Not only physicians and family members, but friends, neighbours and even random passers-by can trigger legally sanctioned home invasions—which may end in incarceration and forced drugging, simply on the grounds that a person is deemed “incapable of appreciating her need for treatment.”

And way too many mental patients end up being killed by police. Predictably, the most common victims of such murders are poor, and many are Indigenous. I think of Chantel Moore, a First Nations woman who was just 26 years old when police officers entered her home to conduct something called a “wellness check,” in 2020, and ended up shooting her dead. And there have been many other such murders.

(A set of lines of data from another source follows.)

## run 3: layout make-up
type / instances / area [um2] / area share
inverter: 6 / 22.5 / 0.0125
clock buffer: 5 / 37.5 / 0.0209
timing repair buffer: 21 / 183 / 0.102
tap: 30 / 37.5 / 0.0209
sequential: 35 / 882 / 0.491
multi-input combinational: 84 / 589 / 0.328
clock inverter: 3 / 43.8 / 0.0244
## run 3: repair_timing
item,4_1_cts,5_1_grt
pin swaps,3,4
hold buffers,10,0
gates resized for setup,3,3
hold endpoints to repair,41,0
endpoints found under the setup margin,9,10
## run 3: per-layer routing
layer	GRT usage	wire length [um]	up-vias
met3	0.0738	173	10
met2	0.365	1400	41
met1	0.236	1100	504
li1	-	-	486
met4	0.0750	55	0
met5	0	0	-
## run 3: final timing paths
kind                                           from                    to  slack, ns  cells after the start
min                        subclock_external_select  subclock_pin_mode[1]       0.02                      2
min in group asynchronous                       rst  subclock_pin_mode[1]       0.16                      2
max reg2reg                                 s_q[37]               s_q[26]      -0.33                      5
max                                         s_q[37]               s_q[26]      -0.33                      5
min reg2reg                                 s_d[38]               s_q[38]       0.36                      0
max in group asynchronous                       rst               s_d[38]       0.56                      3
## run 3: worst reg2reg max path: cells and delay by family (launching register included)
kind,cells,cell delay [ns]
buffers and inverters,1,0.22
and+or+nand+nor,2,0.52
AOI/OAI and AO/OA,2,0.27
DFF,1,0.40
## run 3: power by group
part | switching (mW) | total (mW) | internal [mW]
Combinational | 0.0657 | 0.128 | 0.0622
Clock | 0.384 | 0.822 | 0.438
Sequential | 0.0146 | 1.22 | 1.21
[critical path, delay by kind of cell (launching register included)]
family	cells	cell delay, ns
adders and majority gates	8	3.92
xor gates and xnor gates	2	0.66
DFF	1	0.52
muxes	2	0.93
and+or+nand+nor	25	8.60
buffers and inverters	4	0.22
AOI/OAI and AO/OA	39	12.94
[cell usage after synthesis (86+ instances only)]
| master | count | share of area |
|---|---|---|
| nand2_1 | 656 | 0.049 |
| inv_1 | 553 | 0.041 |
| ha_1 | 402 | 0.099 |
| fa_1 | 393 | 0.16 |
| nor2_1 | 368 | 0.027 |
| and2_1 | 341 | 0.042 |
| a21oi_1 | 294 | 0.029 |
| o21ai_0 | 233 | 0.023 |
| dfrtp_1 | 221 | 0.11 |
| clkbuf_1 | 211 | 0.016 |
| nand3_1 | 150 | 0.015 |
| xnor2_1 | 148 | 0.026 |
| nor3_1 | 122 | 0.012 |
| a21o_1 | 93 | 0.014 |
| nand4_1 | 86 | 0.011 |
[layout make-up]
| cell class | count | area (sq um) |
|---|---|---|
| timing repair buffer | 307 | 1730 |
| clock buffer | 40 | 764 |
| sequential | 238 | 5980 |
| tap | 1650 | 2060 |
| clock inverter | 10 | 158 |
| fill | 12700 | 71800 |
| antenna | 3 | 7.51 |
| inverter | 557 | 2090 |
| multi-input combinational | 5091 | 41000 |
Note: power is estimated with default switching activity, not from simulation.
`src/common/exec_pkg.sv`:
```
package exec_pkg;
	// ----------------------------------------
	// instruction encodings
	// ----------------------------------------
	localparam logic [5:0]  ROT_OPC     = 6'h10;   // 0100 00 d a f
	localparam logic [6:0]  SET_OPC     = 7'h34;   // 0110 100 a f
	localparam logic [15:0] SLEEP_WORD  = 16'h0003;
	localparam int          ROT_HI      = 15;
	localparam int          ROT_LO      = 10;
	localparam int          SET_LO      = 9;
	localparam int          DEST_BIT    = 9;
	localparam int          ACC_BIT     = 8;
	// ----------------------------------------
	// data constants
	// ----------------------------------------
	localparam logic [7:0]  ALL_ONES    = 8'hff;
	localparam logic [7:0]  ZERO_BYTE   = 8'h00;
	localparam logic [3:0]  ACCESS_BANK = 4'h0;
	localparam logic [1:0]  PHASE_LAST  = 2'h3;
	// ----------------------------------------
	// quarter phases, gray ordered
	// ----------------------------------------
	typedef enum logic [1:0] {
		Q1 = 2'b00,
		Q2 = 2'b01,
		Q3 = 2'b11,
		Q4 = 2'b10
	} phase_t;
	// decoded operation
	typedef enum logic [1:0] {
		OP_NONE  = 2'h0,
		OP_ROT   = 2'h1,
		OP_SET   = 2'h2,
		OP_SLEEP = 2'h3
	} op_t;
endpackage

```
`src/common/dec_if.sv`:
```
`timescale 1ns/1ps
`default_nettype none
// decoded instruction fields passed from decoder to executor
interface dec_if;
	exec_pkg::op_t op;        // which operation
	logic          dest_file; // destination select
	logic          use_bank;  // access select
	logic [7:0]    faddr;     // file address low byte
	modport dec (output op, output dest_file, output use_bank, output faddr);
	modport exe (input op, input dest_file, input use_bank, input faddr);
endinterface
`default_nettype wire

```
`src/rtl/instr_decode.sv`:
```
`timescale 1ns/1ps
`default_nettype none
// ----------------------------------------
// pure combinational opcode decoder
// ----------------------------------------
module instr_decode (
	// fetched word
	input  wire logic [15:0] word,
	// decoded fields
	dec_if.dec               d
);
	always_comb begin
		d.dest_file = word[exec_pkg::DEST_BIT];
		d.use_bank  = word[exec_pkg::ACC_BIT];
		d.faddr     = word[7:0];
		if (word[exec_pkg::ROT_HI:exec_pkg::ROT_LO] == exec_pkg::ROT_OPC) begin
			d.op = exec_pkg::OP_ROT;
		end else if (word[exec_pkg::ROT_HI:exec_pkg::SET_LO] == exec_pkg::SET_OPC) begin
			d.op = exec_pkg::OP_SET;
		end else if (word == exec_pkg::SLEEP_WORD) begin
			d.op = exec_pkg::OP_SLEEP;
		end else begin
			d.op = exec_pkg::OP_NONE;
		end
	end
endmodule
`default_nettype wire

```
`src/rtl/rot_set_sleep.sv`:
```
`timescale 1ns/1ps
`default_nettype none
// Behaviour
// - rotate is one word, one cycle, Q1..Q4
// - access bit 1 uses bank select register
// - destination 0 writes working register only
// - destination 1 writes rotated value to file
// - set-all writes 0xff to file register
// - sleep clears power-down, sets time-out flag
// - sleep clears watchdog count and postscaler
// - sleep halts oscillator, enters low power
// - watchdog wake clears time-out flag
// - rotate right, old bit0 into bit7
// - rotate opcode 0100 00 d a f
// - access bit 0 uses fixed access bank
module rot_set_sleep (
	// clock and reset
	input  wire logic        clk,
	input  wire logic        nrst,
	// instruction stream, sampled at Q1
	input  wire logic [15:0] instr_word,
	input  wire logic        instr_valid,
	// file register read port, data sampled in the same cycle as the address
	input  wire logic [7:0]  file_rdata,
	// bank select register contents
	input  wire logic [3:0]  bank_select_register,
	// wake sources (from outside the clock domain)
	input  wire logic        wake_wdt,
	input  wire logic        wake_other,
	// file register access
	output logic      [11:0] file_addr,
	output logic      [7:0]  file_wdata,
	output logic             file_we,
	// working register
	output logic      [7:0]  w_ff,
	// status flags
	output logic             neg_flag,
	output logic             zero_flag,
	output logic             power_down_flag,
	output logic             time_out_flag,
	// watchdog and oscillator control
	output logic             wdt_clear,
	output logic             osc_stop,
	output logic             sleeping
);
	// ----------------------------------------
	// wake synchronisers
	// ----------------------------------------
	logic wdt_s1_ff, wdt_s2_ff;   // watchdog wake chain
	logic oth_s1_ff, oth_s2_ff;   // other wake chain
	always_ff @(posedge clk or negedge nrst) begin
		if (!nrst) begin
			wdt_s1_ff <= 1'b0;
			wdt_s2_ff <= 1'b0;
			oth_s1_ff <= 1'b0;
			oth_s2_ff <= 1'b0;
		end else begin
			wdt_s1_ff <= wake_wdt;
			wdt_s2_ff <= wdt_s1_ff;
			oth_s1_ff <= wake_other;
			oth_s2_ff <= oth_s1_ff;
		end
	end

	// ----------------------------------------
	// decode
	// ----------------------------------------
	dec_if dq ();
	instr_decode u_dec (
		.word (instr_word),
		.d    (dq)
	);

	// ----------------------------------------
	// state
	// ----------------------------------------
	exec_pkg::phase_t phase_ff, nxt_phase;  // quarter phase
	exec_pkg::op_t    op_ff, nxt_op;        // latched operation
	logic             dest_ff, nxt_dest;    // destination select
	logic [11:0]      addr_ff, nxt_addr;    // full file address
	logic [7:0]       opnd_ff, nxt_opnd;    // operand read in Q2
	logic [7:0]       res_ff, nxt_res;      // result built in Q3
	logic [7:0]       nxt_w, nxt_wdata;
	logic             nxt_we, nxt_n, nxt_z, nxt_pd, nxt_to;
	logic             nxt_wclr, nxt_stop, nxt_sleep;
	logic             fetch_ok;             // core advances only when awake

	// ----------------------------------------
	// next-state logic
	// ----------------------------------------
	always_comb begin
		fetch_ok  = !sleeping;
		nxt_phase = phase_ff;
		nxt_op    = op_ff;
		nxt_dest  = dest_ff;
		nxt_addr  = addr_ff;
		nxt_opnd  = opnd_ff;
		nxt_res   = res_ff;
		nxt_w     = w_ff;
		nxt_wdata = file_wdata;
		nxt_we    = 1'b0;          // write strobe is a single cycle
		nxt_n     = neg_flag;
		nxt_z     = zero_flag;
		nxt_pd    = power_down_flag;
		nxt_to    = time_out_flag;
		nxt_wclr  = 1'b0;
		nxt_stop  = osc_stop;
		nxt_sleep = sleeping;
		if (sleeping) begin
			// oscillator stopped: only a wake source restarts the core
			if (wdt_s2_ff) begin
				nxt_to    = 1'b0;
				nxt_sleep = 1'b0;
				nxt_stop  = 1'b0;
			end else if (oth_s2_ff) begin
				nxt_sleep = 1'b0;
				nxt_stop  = 1'b0;
			end
		end else if (fetch_ok) begin
			case (phase_ff)
				exec_pkg::Q1: begin
					// decode and form the address
					nxt_op   = instr_valid ? dq.op : exec_pkg::OP_NONE;
					nxt_dest = dq.dest_file;
					if (dq.use_bank) begin
						nxt_addr = {bank_select_register, dq.faddr};
					end else begin
						nxt_addr = {exec_pkg::ACCESS_BANK, dq.faddr};
					end
					nxt_phase = exec_pkg::Q2;
				end
				exec_pkg::Q2: begin
					// read the operand; sleep performs no read
					if (op_ff != exec_pkg::OP_SLEEP) begin
						nxt_opnd = file_rdata;
					end
					nxt_phase = exec_pkg::Q3;
				end
				exec_pkg::Q3: begin
					if (op_ff == exec_pkg::OP_ROT) begin
						nxt_res = {opnd_ff[0], opnd_ff[7:1]};
					end else if (op_ff == exec_pkg::OP_SET) begin
						nxt_res = exec_pkg::ALL_ONES;
					end
					nxt_phase = exec_pkg::Q4;
				end
				default: begin
					// Q4: write destination
					if (op_ff == exec_pkg::OP_ROT) begin
						if (dest_ff) begin
							nxt_wdata = res_ff;
							nxt_we    = 1'b1;
						end else begin
							nxt_w = res_ff;
						end
						nxt_n = res_ff[7];
						nxt_z = (res_ff == exec_pkg::ZERO_BYTE);
					end else if (op_ff == exec_pkg::OP_SET) begin
						// flags untouched
						nxt_wdata = res_ff;
						nxt_we    = 1'b1;
					end else if (op_ff == exec_pkg::OP_SLEEP) begin
						nxt_pd    = 1'b0;
						nxt_to    = 1'b1;
						nxt_wclr  = 1'b1;
						nxt_stop  = 1'b1;
						nxt_sleep = 1'b1;
					end
					nxt_phase = exec_pkg::Q1;
				end
			endcase
		end
	end

	// ----------------------------------------
	// registers
	// ----------------------------------------
	always_ff @(posedge clk or negedge nrst) begin
		if (!nrst) begin
			phase_ff        <= exec_pkg::Q1;
			op_ff           <= exec_pkg::OP_NONE;
			dest_ff         <= 1'b0;
			addr_ff         <= 12'h000;
			opnd_ff         <= 8'h00;
			res_ff          <= 8'h00;
			w_ff            <= 8'h00;
			file_wdata      <= 8'h00;
			file_we         <= 1'b0;
			neg_flag        <= 1'b0;
			zero_flag       <= 1'b0;
			power_down_flag <= 1'b1;   // power-on: both status bits set
			time_out_flag   <= 1'b1;
			wdt_clear       <= 1'b0;
			osc_stop        <= 1'b0;
			sleeping        <= 1'b0;
		end else begin
			phase_ff        <= nxt_phase;
			op_ff           <= nxt_op;
			dest_ff         <= nxt_dest;
			addr_ff         <= nxt_addr;
			opnd_ff         <= nxt_opnd;
			res_ff          <= nxt_res;
			w_ff            <= nxt_w;
			file_wdata      <= nxt_wdata;
			file_we         <= nxt_we;
			neg_flag        <= nxt_n;
			zero_flag       <= nxt_z;
			power_down_flag <= nxt_pd;
			time_out_flag   <= nxt_to;
			wdt_clear       <= nxt_wclr;
			osc_stop        <= nxt_stop;
			sleeping        <= nxt_sleep;
		end
	end

	// address register is the output flip-flop itself
	assign file_addr = addr_ff;
endmodule
`default_nettype wire

```
<file path="config.mk">
export PLATFORM = sky130hd
export DESIGN_NAME = urxce_rx_crc
export DESIGN_NICKNAME = d
export VERILOG_FILES = /design/src/hw/urxce_pkg.sv /design/src/hw/urxce_wr_if.sv /design/src/hw/urxce_fifo_gate.sv /design/src/hw/urxce_rx_crc.sv
export SDC_FILE = /design/constraint.sdc
export NUM_CORES = 1
export LEC_CHECK = 0
export BUFFER_PORTS_ARGS = -buffer_cell sky130_fd_sc_hd__buf_2
export CAP_MARGIN = 20
export CORE_UTILIZATION = 35
export CTS_CLUSTER_DIAMETER = 30
export CTS_CLUSTER_SIZE = 16
export DETAILED_ROUTE_END_ITERATION = 12
export PLACE_DENSITY = 0.65
export SLEW_MARGIN = 20
export SYNTH_ARGS = -nofsm -noshare
export SYNTH_HDL_FRONTEND = slang
export SYNTH_SLANG_ARGS = --single-unit
</file>
<file path="constraint.sdc">
create_clock -name clk_in -period 2.5 [get_ports clk_in]
set_input_delay 0.5 -clock clk_in [delete_from_list [all_inputs] [get_ports clk_in]]
set_output_delay 0.5 -clock clk_in [all_outputs]
set_load 0.01 [all_outputs]
</file>
### config.mk
export PLATFORM = sky130hd
export DESIGN_NAME = icm_seq
export DESIGN_NICKNAME = d
export VERILOG_FILES = /design/src/rtl/icm_pkg.sv /design/src/rtl/icm_edge_det.sv /design/src/rtl/icm_timer.sv /design/src/rtl/icm_seq.sv
export SDC_FILE = /design/constraint.sdc
export NUM_CORES = 1
export LEC_CHECK = 0
export BUFFER_PORTS_ARGS = -buffer_cell sky130_fd_sc_hd__buf_2
export CAP_MARGIN = 10
export CORE_ASPECT_RATIO = 0.6
export CORE_UTILIZATION = 60
export DETAILED_ROUTE_END_ITERATION = 10
export MAX_ROUTING_LAYER = met4
export PLACE_DENSITY = 0.87
export SYNTH_ARGS = -nofsm -noshare
export SYNTH_HDL_FRONTEND = slang
export SYNTH_SLANG_ARGS = --single-unit
### constraint.sdc
create_clock -name i_ref_clk -period 6.9 [get_ports i_ref_clk]
set_input_delay 1.035 -clock i_ref_clk [delete_from_list [all_inputs] [get_ports i_ref_clk]]
set_output_delay 1.035 -clock i_ref_clk [all_outputs]
set_load 0.01 [all_outputs]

Wellness checks are just one example of the ferocious increase in psychiatry’s power to inflict forced or coerced treatment, not only in hospital but even in the community, where it is administered by Assertive Community Treatment (or ACT) Teams, under outpatient committal orders.

British Columbia boasts Canada’s most regressive mental health act. The criteria for involuntary admission include the stipulation that you require “care, supervision and control in, or through, a designated facility,” either in order to prevent your “substantial mental or physical deterioration,” or for your own protection or the protection of others.

These criteria are so vague and all-encompassing that, in essence, anyone can be locked up for anything. And, of course, once you’ve been made into a mental patient, any unusual behaviour, however harmless, is way more likely to trigger psychiatric interventions.

“Extended Leave” is my province’s ugly euphemism for outpatient committal. When you’re on Extended Leave, you are technically free. Legally, however, you’re still under hospital care. At any time, a warrant can be issued for your arrest and re-incarceration—or, as they put it, “recall to hospital.”

The state is, in essence, splitting persons. You’re at large in the community, but, at the same time, you’re legally detained.

You can’t run away. You can’t hide. You can’t go underground. Your only recourse is to leave British Columbia—and how could you afford that, and where would you go?

In effect, Extended Leave transforms the entire province, notably including your own home, into a designated facility.

And what if you have no home? The cops are empowered to show up at one emergency shelter after another, demanding the list of names of people staying there. If it’s winter, and you’re staying off the street so you don’t freeze to death, they can track you down.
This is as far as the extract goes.